A statistical study of climate change: analysis of temperature records of Arctic seawater data
Abstract: We analyze a dataset on seawater pattern over the last few decades. For specificity, we restrict attention to temperature measures in the Arctic Ocean region for this talk. Our goal is to investigate whether there is a significant change of pattern in the Arctic Ocean seawater temperature, thus detecting climate change, after accounting for the systematic factors like location, depth, season, and the temporal and spatial dependence pattern of the observations. We do not explicitly model the spatio-temporal dependency pattern of the observations, but treat it as an extremely high dimensional nuisance parameter, and use techniques for estimation and inference that are insensitive to it. We use nonparametric curve fitting for weakly dependent observations to model different functions of seawater temperature, and then perform sequential tests to detect whether the function under consideration has changed its pattern from previous time-points. A complex resampling-based robustness study is used to decide whether the changes detected are chance aberrations. Finally, we separate the data in two parts based on observation-time, and use a block bootstrap based scheme to compare temperature patterns in the two regimes. The block-bootstrap based technique elicits probabilities that are the equivalents of size, power and $p$-value of our sequential testing procedure, under reasonable assumptions. The methodology used in this paper is applicable for any sequence of dependent observations on the climate, and unlike many other climate studies does not rely on computer simulated deterministic outputs, nor use of indirect historical data, nor rely on technical assumptions like linearity, Gaussian nature of random variables, specific dependency patterns, and so on. This work is jointly done with Qiqi Deng and Jie Xu.

Robust Estimation under Conditional Heteroscedasticity
Abstract: In this talk, we discuss estimation of parameters for heteroscedastic models. In particular, we propose classes of rank and M-estimators of the parameters associated with the conditional mean function of the heteroscedastic autoregressive models and the class of M-estimators of the parameters of the symmetric as well as asymmetric heteroscedasticity. We discuss theoretical as well as empirical properties of the proposed estimators. Applications to the analysis of the financial data are presented.

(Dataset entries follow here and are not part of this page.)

### src/rtl/periph_pkg.sv
// shared definitions for the peripheral block
// clock ratios, APB widths and register offsets
// APB request and response structs, slot and SPI state enums

package periph_pkg;

	// --------------------
	// clocking
	// board clock in MHz, so one tick per microsecond
	localparam int TICK_DIV = 27;
	localparam int TICK_W   = $clog2(TICK_DIV);
	// clk cycles per half SPI clock period
	localparam int SPI_DIV  = 2;
	localparam int HALF_W   = $clog2(SPI_DIV + 1);

	// --------------------
	// APB
	localparam int PADDR_W = 16;
	localparam int PDATA_W = 32;

	// in-slot offset bits, the two top bits pick the slot
	localparam logic [PADDR_W-1:0] OFFSET_MASK = 16'h3fff;

	// timer registers
	localparam logic [PADDR_W-1:0] TMR_CTRL     = 16'h0000;
	localparam logic [PADDR_W-1:0] TMR_MTIME    = 16'h0004;
	localparam logic [PADDR_W-1:0] TMR_MTIMECMP = 16'h0008;

	// SD card SPI registers
	localparam logic [PADDR_W-1:0] SD_DATA   = 16'h0000;
	localparam logic [PADDR_W-1:0] SD_STATUS = 16'h0004;
	localparam logic [PADDR_W-1:0] SD_CTRL   = 16'h0008;

	typedef enum logic [1:0] {
		SLOT_TIMER = 2'd0,
		SLOT_SD    = 2'd1,
		SLOT_NONE  = 2'd3
	} slot_e;

	typedef enum logic [1:0] {
		SPI_IDLE = 2'd0,
		SPI_LOW  = 2'd1,
		SPI_HIGH = 2'd2
	} spi_state_e;

	typedef struct packed {
		logic               psel;
		logic               penable;
		logic               pwrite;
		logic [PADDR_W-1:0] paddr;
		logic [PDATA_W-1:0] pwdata;
	} apb_req_t;

	typedef struct packed {
		logic [PDATA_W-1:0] prdata;
		logic               pready;
		logic               pslverr;
	} apb_resp_t;

	// zero wait state error answer
	localparam apb_resp_t APB_ERR = '{prdata: '0, pready: 1'b1, pslverr: 1'b1};

endpackage

### src/rtl/apb_decode.sv
// APB slot decoder for the peripheral block
// splits bus traffic into timer and SD slots
// hands the SD slot to the boot loader until init_done

`timescale 1ns/1ps

module apb_decode (
	input  periph_pkg::apb_req_t  bus_req,
	input  periph_pkg::apb_req_t  boot_req,
	input  logic                  init_done,
	input  periph_pkg::apb_resp_t timer_resp,
	input  periph_pkg::apb_resp_t sd_resp,
	output periph_pkg::apb_resp_t bus_resp,
	output periph_pkg::apb_resp_t boot_resp,
	output periph_pkg::apb_req_t  timer_req,
	output periph_pkg::apb_req_t  sd_req
);

	periph_pkg::slot_e bus_slot;

	// address bits 15:14 select the device
	always_comb begin
		case (bus_req.paddr[15:14])
			2'd0:    bus_slot = periph_pkg::SLOT_TIMER;
			2'd1:    bus_slot = periph_pkg::SLOT_SD;
			default: bus_slot = periph_pkg::SLOT_NONE;
		endcase
	end

	// --------------------
	// requests
	always_comb begin
		timer_req = bus_req;
		timer_req.psel    = bus_req.psel & (bus_slot == periph_pkg::SLOT_TIMER);
		timer_req.penable = bus_req.penable & (bus_slot == periph_pkg::SLOT_TIMER);
	end

	// boot loader owns the SD port until init is done
	always_comb begin
		if (init_done) begin
			sd_req = bus_req;
			sd_req.psel    = bus_req.psel & (bus_slot == periph_pkg::SLOT_SD);
			sd_req.penable = bus_req.penable & (bus_slot == periph_pkg::SLOT_SD);
		end else begin
			sd_req = boot_req;
		end
	end

	// --------------------
	// responses
	always_comb begin
		case (bus_slot)
			periph_pkg::SLOT_TIMER: bus_resp = timer_resp;
			periph_pkg::SLOT_SD:    bus_resp = init_done ? sd_resp : periph_pkg::APB_ERR;
			default:                bus_resp = periph_pkg::APB_ERR;
		endcase
	end

	// boot side is locked out once the system owns the card
	assign boot_resp = init_done ? periph_pkg::APB_ERR : sd_resp;

endmodule

### src/rtl/us_tick.sv
// microsecond timebase
// one-cycle tick every TICK_DIV clocks

`timescale 1ns/1ps

module us_tick (
	input  logic clk,
	input  logic rst_n,
	output logic tick
);

	logic [periph_pkg::TICK_W-1:0] cnt;

	always_ff @(posedge clk or negedge rst_n) begin
		if (!rst_n) begin
			cnt  <= '0;
			tick <= 1'b0;
		end else begin
			if (|cnt) begin
				cnt <= cnt - 1'b1;
			end else begin
				cnt <= periph_pkg::TICK_W'(periph_pkg::TICK_DIV - 1);
			end
			// pulse on the wrap
			tick <= ~|cnt;
		end
	end

endmodule

### src/rtl/mtimer.sv
// RISC-V style machine timer, narrowed to 32 bits
// ctrl, mtime and mtimecmp on APB
// registered compare interrupt, counting frozen while the hart is halted

`timescale 1ns/1ps

module mtimer (
	input  logic                  clk,
	input  logic                  rst_n,
	input  periph_pkg::apb_req_t  req,
	input  logic                  tick,
	input  logic                  dbg_halt,
	output periph_pkg::apb_resp_t resp,
	output logic                  timer_irq
);

	logic                           enable;
	logic [periph_pkg::PDATA_W-1:0] mtime;
	logic [periph_pkg::PDATA_W-1:0] mtimecmp;
	logic [periph_pkg::PADDR_W-1:0] offset;
	logic                           wr_en;

	assign offset = req.paddr & periph_pkg::OFFSET_MASK;
	assign wr_en  = req.psel & req.penable & req.pwrite;

	// --------------------
	// registers
	always_ff @(posedge clk or negedge rst_n) begin
		if (!rst_n) begin
			enable   <= 1'b0;
			mtime    <= '0;
			mtimecmp <= '1;
		end else begin
			if (wr_en && offset == periph_pkg::TMR_CTRL) begin
				enable <= req.pwdata[0];
			end
			if (wr_en && offset == periph_pkg::TMR_MTIMECMP) begin
				mtimecmp <= req.pwdata;
			end
			// software write wins over the count
			if (wr_en && offset == periph_pkg::TMR_MTIME) begin
				mtime <= req.pwdata;
			end else if (tick && enable && !dbg_halt) begin
				mtime <= mtime + 1'b1;
			end
		end
	end

	always_ff @(posedge clk or negedge rst_n) begin
		if (!rst_n) begin
			timer_irq <= 1'b0;
		end else begin
			timer_irq <= (mtime >= mtimecmp);
		end
	end

	// --------------------
	// read side, zero wait states
	always_comb begin
		resp.pready  = 1'b1;
		resp.pslverr = 1'b0;
		case (offset)
			periph_pkg::TMR_CTRL:     resp.prdata = {31'b0, enable};
			periph_pkg::TMR_MTIME:    resp.prdata = mtime;
			periph_pkg::TMR_MTIMECMP: resp.prdata = mtimecmp;
			default:                  resp.prdata = '0;
		endcase
	end

endmodule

Cuntz-Li algebras and Inverse semigroups
Abstract: Let R be an integral domain such that every quotient R/mR is finite. Cuntz and Li associated a C*-algebra to R called the ring C*-algebra which is the C*-algebra on L^2(R) generated by the unitaries induced by the addition on R and the isometries induced by the multiplication on R. Cuntz and Li showed that this algebra is simple and purely infinite.
We will show how one can apply inverse semigroups to obtain these results. Some generalisation of these Cuntz-Li relations due to Quigg, Landstad and Kaliszewski will be discussed.

Algebraic values of meromorphic maps and transcendence
Abstract: A general theorem in transcendence theory, the so called " Schneider-Lang criterion", which roughly says that if a collection of meromorphic function satisfies a system of linear differential equations then there are only finitely many complex numbers at which the functions assumes algebraic values simultaneously and the cardinality of the set of complex points can be bounded by the growth of the functions and the degree of the number field. I will speak on this and on more recent progresses in this direction ( in particular the more challenging question of eliminating the dependence of the number field in the cardinality bound ).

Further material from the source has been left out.